A Non-Competitive Inhibitor of VCP/p97 and VPS4 Reveals Conserved Allosteric Circuits in Type I and II AAA ATPases
P?hler, Robert,Krahn, Jan H.,van den Boom, Johannes,Dobrynin, Grzegorz,Kaschani, Farnusch,Eggenweiler, Hans-Michael,Zenke, Frank T.,Kaiser, Markus,Meyer, Hemmo
supporting information, p. 1576 - 1580 (2018/01/22)
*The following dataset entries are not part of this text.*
## src/rtl/switch_cfg_defs.vh

```
// Purpose: Shared constants for the switch configuration block
// Assumes: Serial register offsets and field layouts are local choices
// Notes: Included by the top module and its timer
`ifndef SWITCH_CFG_DEFS_VH
`define SWITCH_CFG_DEFS_VH

// Clock and termination pulse timing
// 100 ms at 100 MHz, sized to fit the 24-bit timer exactly
`define TERM_PULSE_CYCLES 24'h989680
`define TERM_TIMER_W 24

// Slave address: fixed upper bits, straps below
`define DEV_ADDR_UPPER 4'h9

// Switching mode encodings
`define MODE_QUAD 2'h0
`define MODE_DUAL 2'h1
`define MODE_SINGLE 2'h2
`define MODE_BAD 2'h3

// Serial register offsets
`define REG_FAST_MODES 8'h00
`define REG_AUX_MODES 8'h01
`define REG_PULSE_LO 8'h02
`define REG_PULSE_HI 8'h03
`define REG_RX_SET 8'h04
`define REG_BOOST 8'h05
`define REG_TX_SET 8'h06

// Field positions
`define FLD_DRIVE_EN 7
`define FLD_MODE_HI 5
`define FLD_MODE_LO 4
`define FLD_CHAN_HI 3
`define FLD_CHAN_LO 0
`define FLD_TERM_OFF 0
`define FLD_OTERM 0
`define FLD_OCUR 1
`define FLD_OBOOST_HI 3
`define FLD_OBOOST_LO 2

// Reset values
`define RST_MODE 2'h0
`define RST_CHAN 4'h0
`define RST_PULSE 16'h0000
`define RST_BOOST 8'h00
`define RST_OBOOST 2'h0
`define RST_BIT 1'h0

`endif

```

## src/rtl/pin_sync.v

```verilog
// Purpose: Two-stage synchroniser for a group of slow control pins
// Assumes: Pins change rarely and each bit is independent
// Notes: First stage is read only by the second stage
`timescale 1ns/1ps
`default_nettype none

module pin_sync #(
    parameter WIDTH = 1
) (
    // Clock and reset
    input wire ref_clk,
    input wire rst_b,
    // Pins in, synchronised levels out
    input wire [WIDTH-1:0] pin_in,
    output wire [WIDTH-1:0] pin_out
);

    genvar i;
    generate
        for (i = 0; i < WIDTH; i = i + 1) begin : g_bit
            reg stage1;
            reg stage2;
            // One flip-flop pair per pin
            always @(posedge ref_clk) begin
                if (!rst_b) begin
                    stage1 <= 1'b0;
                    stage2 <= 1'b0;
                end else begin
                    stage1 <= pin_in[i];
                    stage2 <= stage1;
                end
            end
            assign pin_out[i] = stage2;
        end
    endgenerate

endmodule // pin_sync

`default_nettype wire

```

## src/rtl/term_pulse_timer.v

```verilog
// Purpose: Times the input termination disconnect after a source switch
// Assumes: Start is a one-cycle pulse on the same clock
// Notes: A new start during a pulse restarts the full interval
`timescale 1ns/1ps
`default_nettype none
`include "switch_cfg_defs.vh"

module term_pulse_timer #(
    parameter [`TERM_TIMER_W-1:0] CYCLES = `TERM_PULSE_CYCLES
) (
    // Clock and reset
    input wire ref_clk,
    input wire rst_b,
    // Trigger and window
    input wire start,
    output reg active
);

    reg [`TERM_TIMER_W-1:0] remain;

    // Down counter; window closes one cycle after it reaches zero
    always @(posedge ref_clk) begin
        if (!rst_b) begin
            remain <= {`TERM_TIMER_W{1'b0}};
            active <= 1'b0;
        end else if (start) begin
            remain <= CYCLES - 1'b1;
            active <= 1'b1;
        end else if (remain != {`TERM_TIMER_W{1'b0}}) begin
            remain <= remain - 1'b1;
        end else begin
            active <= 1'b0;
        end
    end

endmodule // term_pulse_timer

`default_nettype wire

```

## src/rtl/switch_cfg_ctrl.v

```verilog
// Purpose: Arbitrates switch settings between parallel pins and serial
// Assumes: A byte engine on ref_clk decodes the two-wire bus for us
// Notes: Serial takeover is sticky until rst_b is pulled low
`timescale 1ns/1ps
`default_nettype none
`include "switch_cfg_defs.vh"

module switch_cfg_ctrl #(
    parameter [`TERM_TIMER_W-1:0] TERM_PULSE_CYCLES = `TERM_PULSE_CYCLES
) (
    // Clock and reset
    input wire ref_clk,
    input wire rst_b,
    // Parallel control pins
    input wire [1:0] pin_group_select,
    input wire pin_global_boost,
    input wire pin_output_term,
    input wire pin_output_current,
    input wire [1:0] pin_output_boost,
    input wire pin_output_drive_enable,
    // Slave address straps
    input wire addr_strap_bit0,
    input wire addr_strap_bit1,
    input wire addr_strap_bit2,
    // Serial byte port from the bus engine
    input wire ser_addr_valid,
    input wire [6:0] ser_dev_addr,
    input wire ser_wr_valid,
    input wire [7:0] ser_wr_reg,
    input wire [7:0] ser_wr_data,
    input wire [7:0] ser_rd_reg,
    output reg ser_addr_match,
    output reg [7:0] ser_rd_data,
    // Routing settings
    output reg [1:0] fast_mode,
    output reg [3:0] fast_channel,
    output reg [1:0] aux_mode,
    output reg [3:0] aux_channel,
    // Input side settings
    output reg [15:0] input_term_connect,
    output reg [7:0] input_boost_select,
    // Output side settings
    output reg output_term_on,
    output reg output_current_select,
    output reg [1:0] output_boost_level,
    output reg output_drive_enable,
    // Status
    output reg serial_locked
);

    // Synchronised pins
    wire [7:0] pins_sync;
    wire [2:0] strap_sync;
    wire [1:0] s_group;
    wire s_boost;
    wire s_oterm;
    wire s_ocur;
    wire [1:0] s_oboost;
    wire s_oen;
    wire [6:0] own_addr;
    wire addr_hit;
    wire wr_take;
    wire pulse_active;

    // Serial register file
    reg [1:0] reg_fast_mode;
    reg [3:0] reg_fast_chan;
    reg [1:0] reg_aux_mode;
    reg [3:0] reg_aux_chan;
    reg [15:0] reg_pulse_en;
    reg reg_term_off;
    reg [7:0] reg_boost;
    reg reg_oterm;
    reg reg_ocur;
    reg [1:0] reg_oboost;
    reg reg_oen;
    reg selected;

    // Next values of the effective settings
    reg [1:0] next_fast_mode;
    reg [3:0] next_fast_channel;
    reg [1:0] next_aux_mode;
    reg [3:0] next_aux_channel;
    reg [15:0] next_input_term_connect;
    reg [7:0] next_input_boost_select;
    reg next_output_term_on;
    reg next_output_current_select;
    reg [1:0] next_output_boost_level;
    reg next_output_drive_enable;
    reg [7:0] next_ser_rd_data;
    reg switch_event;

    // Pins cross from outside the clock domain
    pin_sync #(
        .WIDTH(8)
    ) u_pin_sync (
        .ref_clk(ref_clk),
        .rst_b(rst_b),
        .pin_in({pin_group_select, pin_global_boost, pin_output_term,
            pin_output_current, pin_output_boost, pin_output_drive_enable}),
        .pin_out(pins_sync)
    );

    pin_sync #(
        .WIDTH(3)
    ) u_strap_sync (
        .ref_clk(ref_clk),
        .rst_b(rst_b),
        .pin_in({addr_strap_bit2, addr_strap_bit1, addr_strap_bit0}),
        .pin_out(strap_sync)
    );

    assign s_group = pins_sync[7:6];
    assign s_boost = pins_sync[5];
    assign s_oterm = pins_sync[4];
    assign s_ocur = pins_sync[3];
    assign s_oboost = pins_sync[2:1];
    assign s_oen = pins_sync[0];

    // Own address; straps let eight devices share one bus
    assign own_addr = {`DEV_ADDR_UPPER, strap_sync};
    assign addr_hit = ser_addr_valid && (ser_dev_addr == own_addr);

    // Only whole bytes for this device are taken
    assign wr_take = ser_wr_valid && selected;

    // Device selection per frame and the sticky takeover
    always @(posedge ref_clk) begin
        if (!rst_b) begin
            selected <= 1'b0;
            serial_locked <= 1'b0;
            ser_addr_match <= 1'b0;
        end else begin
            ser_addr_match <= addr_hit;
            if (ser_addr_valid) begin
                selected <= addr_hit;
            end
            // Never cleared here; only reset releases the pins
            if (addr_hit) begin
                serial_locked <= 1'b1;
            end
        end
    end

    // Serial registers track the pins until takeover, so that the
    // first serial frame starts from what the pins had set
    always @(posedge ref_clk) begin
        if (!rst_b) begin
            reg_fast_mode <= `RST_MODE;
            reg_fast_chan <= `RST_CHAN;
            reg_aux_mode <= `RST_MODE;
            reg_aux_chan <= `RST_CHAN;
            reg_pulse_en <= `RST_PULSE;
            reg_term_off <= `RST_BIT;
            reg_boost <= `RST_BOOST;
            reg_oterm <= `RST_BIT;
            reg_ocur <= `RST_BIT;
            reg_oboost <= `RST_OBOOST;
            reg_oen <= `RST_BIT;
        end else if (!serial_locked && !addr_hit) begin
            reg_fast_mode <= `MODE_QUAD;
            reg_fast_chan <= {2'h0, s_group};
            reg_aux_mode <= `MODE_QUAD;
            reg_aux_chan <= {2'h0, s_group};
            reg_pulse_en <= `RST_PULSE;
            reg_term_off <= `RST_BIT;
            reg_boost <= {8{s_boost}};
            reg_oterm <= s_oterm;
            reg_ocur <= s_ocur;
            reg_oboost <= s_oboost;
            reg_oen <= s_oen;
        end else if (wr_take) begin
            // Each register written from a complete byte
            case (ser_wr_reg)
                `REG_FAST_MODES: begin
                    // Reserved mode code keeps the old mode
                    if (ser_wr_data[`FLD_MODE_HI:`FLD_MODE_LO] !=
                        `MODE_BAD) begin
                        reg_fast_mode <=
                            ser_wr_data[`FLD_MODE_HI:`FLD_MODE_LO];
                    end
                    reg_fast_chan <=
                        ser_wr_data[`FLD_CHAN_HI:`FLD_CHAN_LO];
                    reg_oen <= ser_wr_data[`FLD_DRIVE_EN];
                end
                `REG_AUX_MODES: begin
                    if (ser_wr_data[`FLD_MODE_HI:`FLD_MODE_LO] !=
                        `MODE_BAD) begin
                        reg_aux_mode <=
                            ser_wr_data[`FLD_MODE_HI:`FLD_MODE_LO];
                    end
                    reg_aux_chan <= ser_wr_data[`FLD_CHAN_HI:`FLD_CHAN_LO];
                end
                `REG_PULSE_LO: begin
                    reg_pulse_en[7:0] <= ser_wr_data;
                end
                `REG_PULSE_HI: begin
                    reg_pulse_en[15:8] <= ser_wr_data;
                end
                `REG_RX_SET: begin
                    reg_term_off <= ser_wr_data[`FLD_TERM_OFF];
                end
                `REG_BOOST: begin
                    reg_boost <= ser_wr_data;
                end
                `REG_TX_SET: begin
                    reg_oterm <= ser_wr_data[`FLD_OTERM];
                    reg_ocur <= ser_wr_data[`FLD_OCUR];
                    reg_oboost <=
                        ser_wr_data[`FLD_OBOOST_HI:`FLD_OBOOST_LO];
                end
                default: begin
                    // Unmapped offsets are ignored
                end
            endcase
        end
    end

    // Effective settings: pins live before takeover, registers after
    always @* begin
        if (serial_locked) begin
            next_fast_mode = reg_fast_mode;
            next_fast_channel = reg_fast_chan;
            next_aux_mode = reg_aux_mode;
            next_aux_channel = reg_aux_chan;
            next_input_boost_select = reg_boost;
            next_output_term_on = reg_oterm;
            next_output_current_select = reg_ocur;
            next_output_boost_level = reg_oboost;
            next_output_drive_enable = reg_oen;
        end else begin
            // No strobe needed; pin levels pass straight through
            next_fast_mode = `MODE_QUAD;
            next_fast_channel = {2'h0, s_group};
            next_aux_mode = `MODE_QUAD;
            next_aux_channel = {2'h0, s_group};
            next_input_boost_select = {8{s_boost}};
            next_output_term_on = s_oterm;
            next_output_current_select = s_ocur;
            next_output_boost_level = s_oboost;
            next_output_drive_enable = s_oen;
        end
    end

    // A source switch is a change of the fast route while serial
    always @* begin
        switch_event = serial_locked &&
            ((next_fast_channel != fast_channel) ||
            (next_fast_mode != fast_mode));
    end

    // Shared 100 ms window for every pulsed input
    term_pulse_timer #(
        .CYCLES(TERM_PULSE_CYCLES)
    ) u_term_pulse_timer (
        .ref_clk(ref_clk),
        .rst_b(rst_b),
        .start(switch_event),
        .active(pulse_active)
    );

    // Per input termination; pins never disconnect anything
    genvar ch;
    generate
        for (ch = 0; ch < 16; ch = ch + 1) begin : g_term
            always @* begin
                next_input_term_connect[ch] = !(serial_locked &&
                    (reg_term_off ||
                    (reg_pulse_en[ch] && pulse_active)));
            end
        end
    endgenerate

    // Read back of the serial registers only; lock state is not readable
    always @* begin
        case (ser_rd_reg)
            `REG_FAST_MODES: begin
                next_ser_rd_data = {reg_oen, 1'b0, reg_fast_mode,
                    reg_fast_chan};
            end
            `REG_AUX_MODES: begin
                next_ser_rd_data = {2'h0, reg_aux_mode, reg_aux_chan};
            end
            `REG_PULSE_LO: begin
                next_ser_rd_data = reg_pulse_en[7:0];
            end
            `REG_PULSE_HI: begin
                next_ser_rd_data = reg_pulse_en[15:8];
            end
            `REG_RX_SET: begin
                next_ser_rd_data = {7'h00, reg_term_off};
            end
            `REG_BOOST: begin
                next_ser_rd_data = reg_boost;
            end
            `REG_TX_SET: begin
                next_ser_rd_data = {4'h0, reg_oboost, reg_ocur, reg_oterm};
            end
            default: begin
                next_ser_rd_data = 8'h00;
            end
        endcase
    end

    // Output flops; drivers off, output termination off and inputs terminated during reset
    always @(posedge ref_clk) begin
        if (!rst_b) begin
            fast_mode <= `RST_MODE;
            fast_channel <= `RST_CHAN;
            aux_mode <= `RST_MODE;
            aux_channel <= `RST_CHAN;
            input_term_connect <= 16'hFFFF;
            input_boost_select <= `RST_BOOST;
            output_term_on <= `RST_BIT;
            output_current_select <= `RST_BIT;
            output_boost_level <= `RST_OBOOST;
            output_drive_enable <= `RST_BIT;
            ser_rd_data <= 8'h00;
        end else begin
            fast_mode <= next_fast_mode;
            fast_channel <= next_fast_channel;
            aux_mode <= next_aux_mode;
            aux_channel <= next_aux_channel;
            input_term_connect <= next_input_term_connect;
            input_boost_select <= next_input_boost_select;
            output_term_on <= next_output_term_on;
            output_current_select <= next_output_current_select;
            output_boost_level <= next_output_boost_level;
            output_drive_enable <= next_output_drive_enable;
            ser_rd_data <= next_ser_rd_data;
        end
    end

endmodule // switch_cfg_ctrl

`default_nettype wire

```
AAA ATPases have pivotal functions in diverse cellular processes essential for survival and proliferation. Revealing strategies for chemical inhibition of this class of enzymes is therefore of great interest for the development of novel chemotherapies or chemical tools. Here, we characterize the compound MSC1094308 as a reversible, allosteric inhibitor of the type II AAA ATPase human ubiquitin-directed unfoldase (VCP)/p97 and the type I AAA ATPase VPS4B. Subsequent proteomic, genetic and biochemical studies indicate that MSC1094308 binds to a previously characterized drugable hotspot of p97, thereby inhibiting the D2 ATPase activity. Our results furthermore indicate that a similar allosteric site exists in VPS4B, suggesting conserved allosteric circuits and drugable sites in both type I and II AAA ATPases. Our results may thus guide future chemical tool and drug discovery efforts for the biomedically relevant AAA ATPases.